1Department of Animal Production, College of Food and Agricultural Sciences, King Saud University, P.O. Box 2460, 11451 Riyadh, Saudi Arabia; 2Department of Animal and Fish Production, Faculty of Agriculture, El-Shatby, Alexandria University, P.O. Box 21545 Alexandria, Egypt.

Abstract | This work examined the effect of substituting acacia for traditional alfalfa hay as an alternative goat fodder on in vitro gas production, pH, ammonia nitrogen (NH3-N), total volatile fatty acids (VFA) concentrations and growth  of goats  . A total of 12 cannulated Ardi goats (initial weight: 27.66±0.28 kg) were used in gas production and rumen fermentation trials, and 60 male kid goats  for  growth performance trial.
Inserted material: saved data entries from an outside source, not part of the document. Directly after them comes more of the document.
**config.mk**
```make
export PLATFORM = sky130hd
export DESIGN_NAME = dmh_host
export DESIGN_NICKNAME = d
export VERILOG_FILES = /design/src/logic/dmh_pkg.sv /design/src/logic/dmh_host.sv
export VERILOG_INCLUDE_DIRS = /design/src /design/src/logic
export SDC_FILE = /design/constraint.sdc
export NUM_CORES = 1
export LEC_CHECK = 0
export BUFFER_PORTS_ARGS = -buffer_cell sky130_fd_sc_hd__buf_2
export CAP_MARGIN = 20
export CORE_ASPECT_RATIO = 0.75
export CORE_MARGIN = 10
export CORE_UTILIZATION = 52
export DETAILED_ROUTE_END_ITERATION = 8
export PLACE_DENSITY = 0.85
export SLEW_MARGIN = 5
export SYNTH_ARGS = -nofsm -noshare
export SYNTH_HDL_FRONTEND = slang
export SYNTH_SLANG_ARGS = --single-unit
```
**constraint.sdc**
```tcl
create_clock -name CORE_CLK -period 2.2 [get_ports CORE_CLK]
set_clock_uncertainty 0.1 [all_clocks]
set_input_delay 0.11 -clock CORE_CLK [delete_from_list [all_inputs] [get_ports CORE_CLK]]
set_output_delay 0.11 -clock CORE_CLK [all_outputs]
set_load 0.02 [all_outputs]
```
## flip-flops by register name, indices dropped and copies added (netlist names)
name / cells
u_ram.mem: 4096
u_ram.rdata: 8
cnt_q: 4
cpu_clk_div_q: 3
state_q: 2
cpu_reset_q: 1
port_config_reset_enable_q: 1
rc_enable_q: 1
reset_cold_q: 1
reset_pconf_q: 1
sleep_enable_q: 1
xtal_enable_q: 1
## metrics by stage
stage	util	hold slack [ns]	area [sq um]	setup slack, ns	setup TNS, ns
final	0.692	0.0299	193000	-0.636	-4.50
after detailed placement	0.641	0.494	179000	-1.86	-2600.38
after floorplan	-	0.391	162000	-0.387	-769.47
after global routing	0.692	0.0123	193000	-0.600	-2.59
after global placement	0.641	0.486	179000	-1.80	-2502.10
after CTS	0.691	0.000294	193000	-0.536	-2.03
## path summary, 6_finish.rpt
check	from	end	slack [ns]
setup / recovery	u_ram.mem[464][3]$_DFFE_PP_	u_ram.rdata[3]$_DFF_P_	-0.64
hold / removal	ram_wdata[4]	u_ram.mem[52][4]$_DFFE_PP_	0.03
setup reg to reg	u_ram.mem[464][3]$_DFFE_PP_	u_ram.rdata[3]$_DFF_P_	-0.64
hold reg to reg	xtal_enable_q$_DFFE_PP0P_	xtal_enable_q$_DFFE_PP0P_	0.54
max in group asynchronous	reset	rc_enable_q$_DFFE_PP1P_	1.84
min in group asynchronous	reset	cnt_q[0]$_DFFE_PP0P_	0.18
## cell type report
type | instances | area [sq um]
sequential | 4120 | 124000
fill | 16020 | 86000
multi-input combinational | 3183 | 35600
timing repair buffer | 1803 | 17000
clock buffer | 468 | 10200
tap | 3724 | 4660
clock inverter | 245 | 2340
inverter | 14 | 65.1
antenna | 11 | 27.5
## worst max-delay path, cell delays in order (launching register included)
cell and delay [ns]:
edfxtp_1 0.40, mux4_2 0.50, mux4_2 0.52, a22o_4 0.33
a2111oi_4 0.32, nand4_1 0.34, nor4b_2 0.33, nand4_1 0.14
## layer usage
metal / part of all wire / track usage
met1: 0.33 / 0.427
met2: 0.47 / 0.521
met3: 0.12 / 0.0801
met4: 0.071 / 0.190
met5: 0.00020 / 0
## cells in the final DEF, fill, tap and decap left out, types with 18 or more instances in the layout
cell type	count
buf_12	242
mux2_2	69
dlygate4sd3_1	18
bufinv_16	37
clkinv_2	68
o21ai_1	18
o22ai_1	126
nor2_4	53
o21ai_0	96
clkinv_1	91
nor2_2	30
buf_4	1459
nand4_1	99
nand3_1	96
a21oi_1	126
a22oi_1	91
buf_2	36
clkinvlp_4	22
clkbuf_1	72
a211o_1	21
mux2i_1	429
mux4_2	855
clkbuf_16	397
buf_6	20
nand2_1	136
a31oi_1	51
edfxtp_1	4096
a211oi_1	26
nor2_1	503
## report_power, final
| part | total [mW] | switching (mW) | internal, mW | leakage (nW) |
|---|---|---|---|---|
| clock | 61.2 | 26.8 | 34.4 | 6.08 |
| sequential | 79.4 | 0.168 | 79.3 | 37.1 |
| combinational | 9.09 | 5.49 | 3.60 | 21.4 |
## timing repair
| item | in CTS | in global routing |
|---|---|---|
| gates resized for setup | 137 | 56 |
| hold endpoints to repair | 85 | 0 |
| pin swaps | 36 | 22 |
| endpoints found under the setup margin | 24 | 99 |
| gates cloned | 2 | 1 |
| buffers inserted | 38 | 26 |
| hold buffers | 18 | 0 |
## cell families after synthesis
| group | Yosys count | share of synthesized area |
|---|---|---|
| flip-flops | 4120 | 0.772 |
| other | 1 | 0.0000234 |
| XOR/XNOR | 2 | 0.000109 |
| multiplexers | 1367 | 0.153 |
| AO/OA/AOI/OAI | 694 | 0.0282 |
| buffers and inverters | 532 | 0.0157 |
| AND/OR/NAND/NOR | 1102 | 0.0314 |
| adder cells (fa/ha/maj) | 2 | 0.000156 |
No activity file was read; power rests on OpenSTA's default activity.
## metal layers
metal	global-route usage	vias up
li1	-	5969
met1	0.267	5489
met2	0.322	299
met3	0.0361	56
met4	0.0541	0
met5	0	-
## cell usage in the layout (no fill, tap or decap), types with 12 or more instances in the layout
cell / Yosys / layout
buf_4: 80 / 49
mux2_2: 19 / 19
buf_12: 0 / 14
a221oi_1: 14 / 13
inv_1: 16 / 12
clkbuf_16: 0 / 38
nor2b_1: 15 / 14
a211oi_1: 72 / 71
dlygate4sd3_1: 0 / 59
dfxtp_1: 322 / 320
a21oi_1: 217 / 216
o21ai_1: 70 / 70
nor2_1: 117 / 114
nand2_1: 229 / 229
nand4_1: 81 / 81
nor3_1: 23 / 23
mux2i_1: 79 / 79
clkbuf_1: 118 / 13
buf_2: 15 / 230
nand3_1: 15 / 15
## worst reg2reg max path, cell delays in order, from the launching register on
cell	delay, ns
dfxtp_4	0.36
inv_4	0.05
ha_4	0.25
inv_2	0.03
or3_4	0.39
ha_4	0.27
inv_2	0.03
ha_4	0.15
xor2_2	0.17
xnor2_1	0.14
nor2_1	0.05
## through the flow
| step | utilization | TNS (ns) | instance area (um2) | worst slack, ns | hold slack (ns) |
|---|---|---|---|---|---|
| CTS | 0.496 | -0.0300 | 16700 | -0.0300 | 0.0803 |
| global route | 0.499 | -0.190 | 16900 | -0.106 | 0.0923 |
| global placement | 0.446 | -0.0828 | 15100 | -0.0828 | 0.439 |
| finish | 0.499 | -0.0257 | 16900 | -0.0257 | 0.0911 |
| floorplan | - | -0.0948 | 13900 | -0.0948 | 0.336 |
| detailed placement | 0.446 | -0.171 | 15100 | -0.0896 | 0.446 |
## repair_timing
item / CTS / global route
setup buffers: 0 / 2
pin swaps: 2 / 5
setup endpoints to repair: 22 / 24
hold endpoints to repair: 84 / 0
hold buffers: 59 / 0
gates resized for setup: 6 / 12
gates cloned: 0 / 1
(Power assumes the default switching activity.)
**config.mk**
```make
export PLATFORM = sky130hd
export DESIGN_NAME = rvt_ring_validate
export DESIGN_NICKNAME = d
export VERILOG_FILES = /design/src/hdl/rvt_pkg.sv /design/src/hdl/rvt_tick_if.sv /design/src/hdl/rvt_ring_validate.sv /design/src/hdl/rvt_tick_gen.sv
export SDC_FILE = /design/constraint.sdc
export NUM_CORES = 1
export LEC_CHECK = 0
export ABC_AREA = 1
export BUFFER_PORTS_ARGS = -buffer_cell sky130_fd_sc_hd__buf_2
export CORE_MARGIN = 2
export CORE_UTILIZATION = 61
export DETAILED_ROUTE_END_ITERATION = 6
export PLACE_DENSITY = 0.86
export SLEW_MARGIN = 20
export SYNTH_ARGS = -nofsm -noshare
export SYNTH_HDL_FRONTEND = slang
export SYNTH_SLANG_ARGS = --single-unit
export TNS_END_PERCENT = 100
```
**constraint.sdc**
```tcl
create_clock -name sys_clk -period 6.15 [get_ports sys_clk]
set_clock_uncertainty 0.2 [all_clocks]
set_input_delay 1.23 -clock sys_clk [delete_from_list [all_inputs] [get_ports sys_clk]]
set_output_delay 1.23 -clock sys_clk [all_outputs]
set_load 0.01 [all_outputs]
```
**src/hdl/rvt_pkg.sv**
```systemverilog
// shared constants and types for the ring validation timer
`default_nettype none

package rvt_pkg;

   // ---------------------------------------------------------
   // timing
   // ---------------------------------------------------------
   localparam int unsigned CLK_PERIOD_NS  = 20;
   localparam int unsigned TICK_PERIOD_NS = 2000000;
   localparam int unsigned TICK_CYCLES    = TICK_PERIOD_NS / CLK_PERIOD_NS;
   localparam int unsigned TICK_MS        = 2;
   localparam int unsigned DELAY_STEP_MS  = 256;
   localparam int unsigned TOUT_STEP_MS   = 128;
   localparam int unsigned DELAY_STEP_TK  = DELAY_STEP_MS / TICK_MS;
   localparam int unsigned TOUT_STEP_TK   = TOUT_STEP_MS / TICK_MS;
   localparam int unsigned CONFIRM_MS [8] =
      '{100, 150, 200, 256, 384, 512, 640, 1024};

   // ---------------------------------------------------------
   // register map
   // ---------------------------------------------------------
   localparam logic [7:0] CTRL1_IDX   = 8'h16;
   localparam logic [7:0] CTRL2_IDX   = 8'h17;
   localparam logic [7:0] CTRL3_IDX   = 8'h18;
   localparam logic [7:0] CTRL1_ADDR  = CTRL1_IDX << 2;
   localparam logic [7:0] CTRL2_ADDR  = CTRL2_IDX << 2;
   localparam logic [7:0] CTRL3_ADDR  = CTRL3_IDX << 2;
   localparam logic [7:0] STATUS_ADDR = 8'h80;
   localparam logic [7:0] MASK_ADDR   = 8'h84;
   localparam logic [7:0] STATE_ADDR  = 8'h88;

   localparam logic [7:0] CTRL1_RST   = 8'h96;
   localparam logic [7:0] CTRL2_RST   = 8'h2d;
   localparam logic [7:0] CTRL3_RST   = 8'h19;
   localparam logic [7:0] CTRL3_WMASK = 8'hbf;

   // field positions
   localparam int DLY_LO_MSB = 7;
   localparam int DLY_LO_LSB = 6;
   localparam int DLY_HI_BIT = 7;
   localparam int MAX_MSB    = 5;
   localparam int TOUT_MSB   = 6;
   localparam int TOUT_LSB   = 3;
   localparam int CONF_MSB   = 2;
   localparam int EN_BIT     = 7;
   localparam int RAS_MSB    = 5;

   // status bits
   localparam int ST_VALID = 0;
   localparam int ST_END   = 1;
   localparam int ST_HIGH  = 2;
   localparam int ST_LOW   = 3;
   localparam int ST_W     = 4;

   typedef enum logic [3:0] {
      RVT_IDLE  = 4'b0001,
      RVT_QUAL  = 4'b0010,
      RVT_DELAY = 4'b0100,
      RVT_VALID = 4'b1000
   } rvt_state_t;

endpackage : rvt_pkg

`default_nettype wire

```
**src/hdl/rvt_tick_if.sv**
```systemverilog
// tick request and tick pulse between the timer core and its divider
`default_nettype none

interface rvt_tick_if;
   logic run;
   logic tick;
   modport gen (input run, output tick);
   modport use_ (output run, input tick);
endinterface : rvt_tick_if

`default_nettype wire

```
**src/hdl/rvt_ring_validate.sv**
```systemverilog
// ring validation timer with an ahb-lite register slave
//
// Notes on behaviour
// - delay select 0..7 delays valid-ring indication by select times 256 ms
// - delay select msb is ctrl2 bit 7, low bits are ctrl1 bits 7:6
// - each ring event during qualification reloads timer from assertion time
// - event with timer above maximum count means too fast: ring invalid
// - assertion minus maximum count sets shortest event gap, 2 ms units
// - six-bit maximum count sets the highest accepted ring frequency
// - ring ends when timeout (n x 128 ms) passes since last crossing
// - ring valid only after frequency held in tolerance for confirm time
// - event after the assertion timer expired means too slow: ring invalid
// - validation runs only while enable bit is set, in any power mode
`default_nettype none

module rvt_ring_validate #(
   parameter int unsigned TICK_CYCLES = rvt_pkg::TICK_CYCLES
) (
   // clock and reset
   input  wire logic        sys_clk,
   input  wire logic        rst,
   // ahb-lite slave
   input  wire logic        hsel,
   input  wire logic [31:0] haddr,
   input  wire logic [1:0]  htrans,
   input  wire logic        hwrite,
   input  wire logic [2:0]  hsize,
   input  wire logic [31:0] hwdata,
   input  wire logic        hready,
   output logic             hreadyout,
   output logic [31:0]      hrdata,
   output logic             hresp,
   // line side
   input  wire logic        ringEvent,
   // results
   output logic             ringValid,
   output logic             irq
);
   import rvt_pkg::*;

   // ---------------------------------------------------------
   // tick
   // ---------------------------------------------------------
   rvt_tick_if tkIf ();

   rvt_tick_gen #(.CYCLES(TICK_CYCLES)) uTick (
      .sys_clk (sys_clk),
      .rst     (rst),
      .tk      (tkIf.gen)
   );

   // ---------------------------------------------------------
   // register fields
   // ---------------------------------------------------------
   logic [7:0]      ctrl1_q, ctrl1_d;
   logic [7:0]      ctrl2_q, ctrl2_d;
   logic [7:0]      ctrl3_q, ctrl3_d;
   logic [ST_W-1:0] status_q, status_d;
   logic [ST_W-1:0] mask_q, mask_d;
   logic [ST_W-1:0] evSet;

   logic       enable;
   logic [2:0] dlySel;
   logic [5:0] maxCnt;
   logic [5:0] assertTime;
   logic [3:0] toutSel;
   logic [2:0] confSel;
   logic [9:0] confTarget;
   logic [9:0] dlyTarget;
   logic [9:0] toutTarget;

   assign enable     = ctrl3_q[EN_BIT];
   assign dlySel     = {ctrl2_q[DLY_HI_BIT],
                        ctrl1_q[DLY_LO_MSB:DLY_LO_LSB]};
   assign maxCnt     = ctrl1_q[MAX_MSB:0];
   assign assertTime = ctrl3_q[RAS_MSB:0];
   assign toutSel    = ctrl2_q[TOUT_MSB:TOUT_LSB];
   assign confSel    = ctrl2_q[CONF_MSB:0];
   assign confTarget = 10'(CONFIRM_MS[confSel] / TICK_MS);
   assign dlyTarget  = 10'(int'(dlySel) * DELAY_STEP_TK);
   assign toutTarget = 10'(int'(toutSel) * TOUT_STEP_TK);

   // ---------------------------------------------------------
   // ring qualification
   // ---------------------------------------------------------
   rvt_state_t state_q, state_d;
   logic [5:0] assertTmr_q, assertTmr_d;
   logic [9:0] confCnt_q, confCnt_d;
   logic [9:0] delayCnt_q, delayCnt_d;
   logic [9:0] sinceEdge_q, sinceEdge_d;
   logic       ringValid_q, ringValid_d;
   logic       tick;
   logic       tooHigh;
   logic       tooLow;

   // timers only tick while the block is enabled
   assign tkIf.run = enable;
   assign tick     = tkIf.tick;
   // remaining time above max count: events too close
   assign tooHigh  = assertTmr_q > maxCnt;
   // timer already run out: events too far apart
   assign tooLow   = assertTmr_q == 6'h00;

   always_comb begin
      state_d     = state_q;
      assertTmr_d = assertTmr_q;
      confCnt_d   = confCnt_q;
      delayCnt_d  = delayCnt_q;
      sinceEdge_d = sinceEdge_q;
      evSet       = '0;
      if (!enable) begin
         state_d     = RVT_IDLE;
         assertTmr_d = '0;
         confCnt_d   = '0;
         delayCnt_d  = '0;
         sinceEdge_d = '0;
      end else begin
         if (tick && state_q != RVT_IDLE) begin
            // count ticks since the last crossing
            sinceEdge_d = sinceEdge_q + 1'b1;
            if (sinceEdge_d >= toutTarget) begin
               state_d   = RVT_IDLE;
               evSet[ST_END] = 1'b1;
            end
         end
         case (state_q)
            RVT_IDLE: begin
               if (ringEvent) begin
                  state_d     = RVT_QUAL;
                  assertTmr_d = assertTime;
                  confCnt_d   = '0;
                  delayCnt_d  = '0;
               end
            end
            RVT_QUAL: begin
               if (ringEvent) begin
                  assertTmr_d = assertTime;
                  evSet[ST_HIGH] = tooHigh;
                  evSet[ST_LOW]  = tooLow;
               end else if (tick && !tooLow) begin
                  assertTmr_d = assertTmr_q - 1'b1;
               end
               // gap shorter than assertion minus max count, or timer already run out
               if (ringEvent && (tooHigh || tooLow)) begin
                  confCnt_d = '0;
               // a tick that meets a good event still counts
               end else if (tick && !tooLow) begin
                  confCnt_d = confCnt_q + 1'b1;
                  if (confCnt_d >= confTarget && state_d == RVT_QUAL) begin
                     if (dlySel == 3'h0) begin
                        state_d = RVT_VALID;
                        evSet[ST_VALID] = 1'b1;
                     end else begin
                        state_d = RVT_DELAY;
                     end
                  end
               end
            end
            RVT_DELAY: begin
               // hold the indication back by the delay
               if (tick && state_d == RVT_DELAY) begin
                  delayCnt_d = delayCnt_q + 1'b1;
                  if (delayCnt_d >= dlyTarget) begin
                     state_d = RVT_VALID;
                     evSet[ST_VALID] = 1'b1;
                  end
               end
            end
            RVT_VALID: begin
            end
            default: begin
               state_d = RVT_IDLE;
            end
         endcase
         if (ringEvent) begin
            sinceEdge_d = '0;
         end
      end
      ringValid_d = state_d == RVT_VALID;
   end

   always_ff @(posedge sys_clk) begin
      if (rst) begin
         state_q     <= RVT_IDLE;
         assertTmr_q <= '0;
         confCnt_q   <= '0;
         delayCnt_q  <= '0;
         sinceEdge_q <= '0;
         ringValid_q <= 1'b0;
      end else begin
         state_q     <= state_d;
         assertTmr_q <= assertTmr_d;
         confCnt_q   <= confCnt_d;
         delayCnt_q  <= delayCnt_d;
         sinceEdge_q <= sinceEdge_d;
         ringValid_q <= ringValid_d;
      end
   end

   assign ringValid = ringValid_q;

   // ---------------------------------------------------------
   // ahb-lite slave, zero wait states
   // ---------------------------------------------------------
   logic        wrPend_q, wrPend_d;
   logic [7:0]  wrAddr_q, wrAddr_d;
   logic [31:0] hrdata_q, hrdata_d;
   logic        irq_q, irq_d;
   logic        accept;
   logic        mapped;

   assign accept = hsel && htrans[1] && hready;
   // upper address bits must be zero, else unmapped
   assign mapped = haddr[31:8] == 24'h000000;

   always_comb begin
      ctrl1_d  = ctrl1_q;
      ctrl2_d  = ctrl2_q;
      ctrl3_d  = ctrl3_q;
      mask_d   = mask_q;
      status_d = status_q;
      wrPend_d = accept && hwrite && mapped;
      wrAddr_d = haddr[7:0];
      hrdata_d = '0;
      if (wrPend_q) begin
         case (wrAddr_q)
            CTRL1_ADDR:  ctrl1_d  = hwdata[7:0];
            CTRL2_ADDR:  ctrl2_d  = hwdata[7:0];
            CTRL3_ADDR:  ctrl3_d  = hwdata[7:0] & CTRL3_WMASK;
            MASK_ADDR:   mask_d   = hwdata[ST_W-1:0];
            STATUS_ADDR: status_d = status_q & ~hwdata[ST_W-1:0];
            default: begin
            end
         endcase
      end
      // a new event beats a simultaneous write-one-to-clear
      status_d = status_d | evSet;
      if (accept && !hwrite && mapped) begin
         case (haddr[7:0])
            CTRL1_ADDR:  hrdata_d = {24'h000000, ctrl1_q};
            CTRL2_ADDR:  hrdata_d = {24'h000000, ctrl2_q};
            CTRL3_ADDR:  hrdata_d = {24'h000000, ctrl3_q};
            MASK_ADDR:   hrdata_d = {28'h0000000, mask_q};
            STATUS_ADDR: hrdata_d = {28'h0000000, status_q};
            STATE_ADDR:  hrdata_d = {27'h0000000, state_q, ringValid_q};
            default:     hrdata_d = '0;
         endcase
      end
      irq_d = |(status_d & mask_d);
   end

   always_ff @(posedge sys_clk) begin
      if (rst) begin
         ctrl1_q  <= CTRL1_RST;
         ctrl2_q  <= CTRL2_RST;
         ctrl3_q  <= CTRL3_RST;
         mask_q   <= '0;
         status_q <= '0;
         wrPend_q <= 1'b0;
         wrAddr_q <= '0;
         hrdata_q <= '0;
         irq_q    <= 1'b0;
      end else begin
         ctrl1_q  <= ctrl1_d;
         ctrl2_q  <= ctrl2_d;
         ctrl3_q  <= ctrl3_d;
         mask_q   <= mask_d;
         status_q <= status_d;
         wrPend_q <= wrPend_d;
         wrAddr_q <= wrAddr_d;
         hrdata_q <= hrdata_d;
         irq_q    <= irq_d;
      end
   end

   assign hrdata    = hrdata_q;
   assign irq       = irq_q;
   assign hresp     = 1'b0;
   assign hreadyout = 1'b1;
endmodule : rvt_ring_validate

`default_nettype wire

```
**src/hdl/rvt_tick_gen.sv**
```systemverilog
// divider that makes the one-cycle periodic tick
`default_nettype none

module rvt_tick_gen #(
   parameter int unsigned CYCLES = rvt_pkg::TICK_CYCLES
) (
   // clock and reset
   input wire logic sys_clk,
   input wire logic rst,
   // tick
   rvt_tick_if.gen  tk
);
   import rvt_pkg::*;

   localparam int unsigned CW = $clog2(CYCLES + 1);

   logic [CW-1:0] cnt_q;
   logic [CW-1:0] cnt_d;
   logic          tick_q;
   logic          tick_d;

   assign tk.tick = tick_q;

   // phase restarts whenever the core stops, so the first tick
   // after enabling is a full period away
   always_comb begin
      cnt_d  = '0;
      tick_d = 1'b0;
      if (tk.run) begin
         if (cnt_q == CW'(CYCLES - 1)) begin
            tick_d = 1'b1;
         end else begin
            cnt_d = cnt_q + 1'b1;
         end
      end
   end

   always_ff @(posedge sys_clk) begin
      if (rst) begin
         cnt_q  <= '0;
         tick_q <= 1'b0;
      end else begin
         cnt_q  <= cnt_d;
         tick_q <= tick_d;
      end
   end

endmodule : rvt_tick_gen

`default_nettype wire

```
# --- Word level (Yosys, flattened, before mapping) ---
# Memories as Yosys holds them, arrays and structs flattened.
# Cells that the tools add are included.
totals:
  register_bits: 132
  out_inout_bits: 36
  mem_count: 1
  rom_bits: 256
classes:
  mux: 42
  n_eq_ne: 24
  n_reduce_logical: 30
  n_lt_le_gt_ge: 5
  bitwise: 7
  addsub: 5
mem_list:
  columns: ["memory", "depth", "word_bits", "read_ports", "rd_clocked_by_memory_dff", "write_ports", "line_no", "text"]
  rows:
  - ["(no name shown)", 8, 32, 1, 0, 0, "rvt_ring_validate.sv:79", "assign confTarget = 10'(CONFIRM_MS[confSel] / TICK_MS);"]
op_table:
  columns: ["op", "count"]
  rows:
  - ["2-to-1 mux 4 bit", 16]
  - ["== test 8 x 7 -> 1 bit (second input constant)", 6]
  - ["one-hot mux 8 bit (6 select lines)", 1]
  - ["== test 8 bit (second input constant)", 5]
  - ["2-to-1 mux 10 bit", 4]
  - ["one-hot mux 10 bit (2 select lines)", 2]
  - ["adder 10 x 1 -> 10 bit (second input constant)", 3]
  - ["greater-or-equal comparator 10 bit", 3]
  - ["zero test 24 bit", 1]
  - ["2-to-1 mux 11 bit", 2]
  - ["2-to-1 mux 6 bit", 3]
  - ["adder 17 x 1 -> 17 bit (second input constant)", 1]
  - ["== test 17 bit (second input constant)", 1]
  - ["one-hot mux 4 bit (4 select lines)", 1]
  - ["one-hot mux 6 bit (2 select lines)", 1]
  - ["logical AND 1 bit", 11]
  - ["2-to-1 mux 1 bit", 9]
  - ["AND reduction 3 bit", 3]
  - ["bitwise AND 4 bit", 2]
  - ["== test 4 x 2 -> 1 bit (second input constant)", 2]
  - ["== test 4 x 3 -> 1 bit (second input constant)", 2]
  - ["== test 4 bit (second input constant)", 2]
  - ["greater-than comparator 6 bit", 1]
  - ["zero test 6 bit", 1]
  - ["other kinds (20)", 30]

# --- Logic depth before layout (Yosys ltp) ---
logic_depth:
  depth_word: 15
  depth_mapped: 20

# --- Cells and area by module ---
# From an unflattened synthesis, not the netlist that was laid out.
unflattened:
  cells_unflattened: 892
  hier_area_um2: 6337.3
modules_own_cells:
  columns: ["mod", "area_each_um2", "cells_per_inst", "instances"]
  rows:
  - ["rvt_ring_validate", 5358.9, 750, 1]
  - ["rvt_tick_gen", 978.4, 142, 1]

# --- Least setup slack after synthesis ---
# Ideal clock, no wire load.
synth_timing:
  path_type: "register to register"
  startpoint: "reg sinceEdge_q[0]"
  endpoint: "reg delayCnt_q[1]"
  slack_ns: 3.466
  arrival_time_ns: 2.416
  stages_incl_launch_ff: 18
  required_time_ns: 5.882
  synth_period_minus_slack_ns: 2.684
  setup_ns: 0.068
  path_cell_list: "dfxtp_1 > ha_1 > nand4_1 > nor2_1 > nand3_1 > xor2_1 > inv_1 > ha_1 > nand2_1 > o21a_1 > nand2_2 > nand2_4 > nand2_4 > nand2_4 > nand2_4 > buf_8 > nand2_2 > a21oi_2"
synth_between:
  elab_chain_len: 9
synth_lines:
  columns: ["element", "line_no", "text"]
  rows:
  - ["start, declared", "rvt_ring_validate.sv:90", "logic [9:0] sinceEdge_q, sinceEdge_d;"]
  - ["start signal, assigned", "rvt_ring_validate.sv:195", "sinceEdge_q <= sinceEdge_d;"]
  - ["adder 10 x 1 -> 10 bit", "rvt_ring_validate.sv:120", "sinceEdge_d = sinceEdge_q + 1'b1;"]
  - ["greater-or-equal comparator 10 bit", "rvt_ring_validate.sv:121", "if (sinceEdge_d >= toutTarget) begin"]
  - ["2-to-1 mux 4 bit", "rvt_ring_validate.sv:121", null]
  - ["2-to-1 mux 4 bit", "rvt_ring_validate.sv:118", "if (tick && state_q != RVT_IDLE) begin"]
  - ["2-to-1 mux 4 bit", "rvt_ring_validate.sv:111", "if (!enable) begin"]
  - ["== test 4 x 3 -> 1 bit", "rvt_ring_validate.sv:161", "if (tick && state_d == RVT_DELAY) begin"]
  - ["logical AND 1 bit", "rvt_ring_validate.sv:161", null]
  - ["!= test 2 bit (no source line)", null, null]
  - ["AND reduction 3 bit (no source line)", null, null]
  - ["end signal, assigned", "rvt_ring_validate.sv:194", "delayCnt_q <= delayCnt_d;"]
  - ["end, declared", "rvt_ring_validate.sv:89", "logic [9:0] delayCnt_q, delayCnt_d;"]
# No other way between the ends. The select of a mux whose other input is x is not followed.
# A chain may end at the register's enable or synchronous reset.

# --- Worst setup path after layout ---
layout_timing:
  startpoint: "in rst"
  endpoint: "reg sinceEdge_q[4]"
layout_between:
  elab_chain_len: 1
layout_lines:
  columns: ["element", "line_no", "text"]
  rows:
  - ["start, declared", "rvt_ring_validate.sv:21", "input wire logic rst,"]
  - ["OR reduction 3 bit (no source line)", null, null]
# No other way between the ends.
The goats were randomly assigned to 4 groups. Goats in group 1 were fed a control diet (C) containing 40% alfalfa hay and 60% concentrate   mixture. Goats in groups 2, 3 and 4 were fed diets in which 20, 30 and 40% (A20, A30 and A40) of the control amount of alfalfa hay was replaced with acacia, respectively. There were significant differences in gas production and potential degradability (a+b) among the experimental diets. The lowest gas production rate (c) was recorded for the A30 diet, and the highest value was recorded for the A40 diet. There were no significant differences in the NH3-N concentrations among the experimental diets after feeding, but significant differences in the VFA concentrations were observed. There were significant differences in the average daily gain between the A40 diet and other diets. The greatest daily gain was observed for the C diet, followed by the A20, A30  and A40 diets. Thus, there was no negative impact of replacing alfalfa with acacia on digestion up to 30% in feeding goats.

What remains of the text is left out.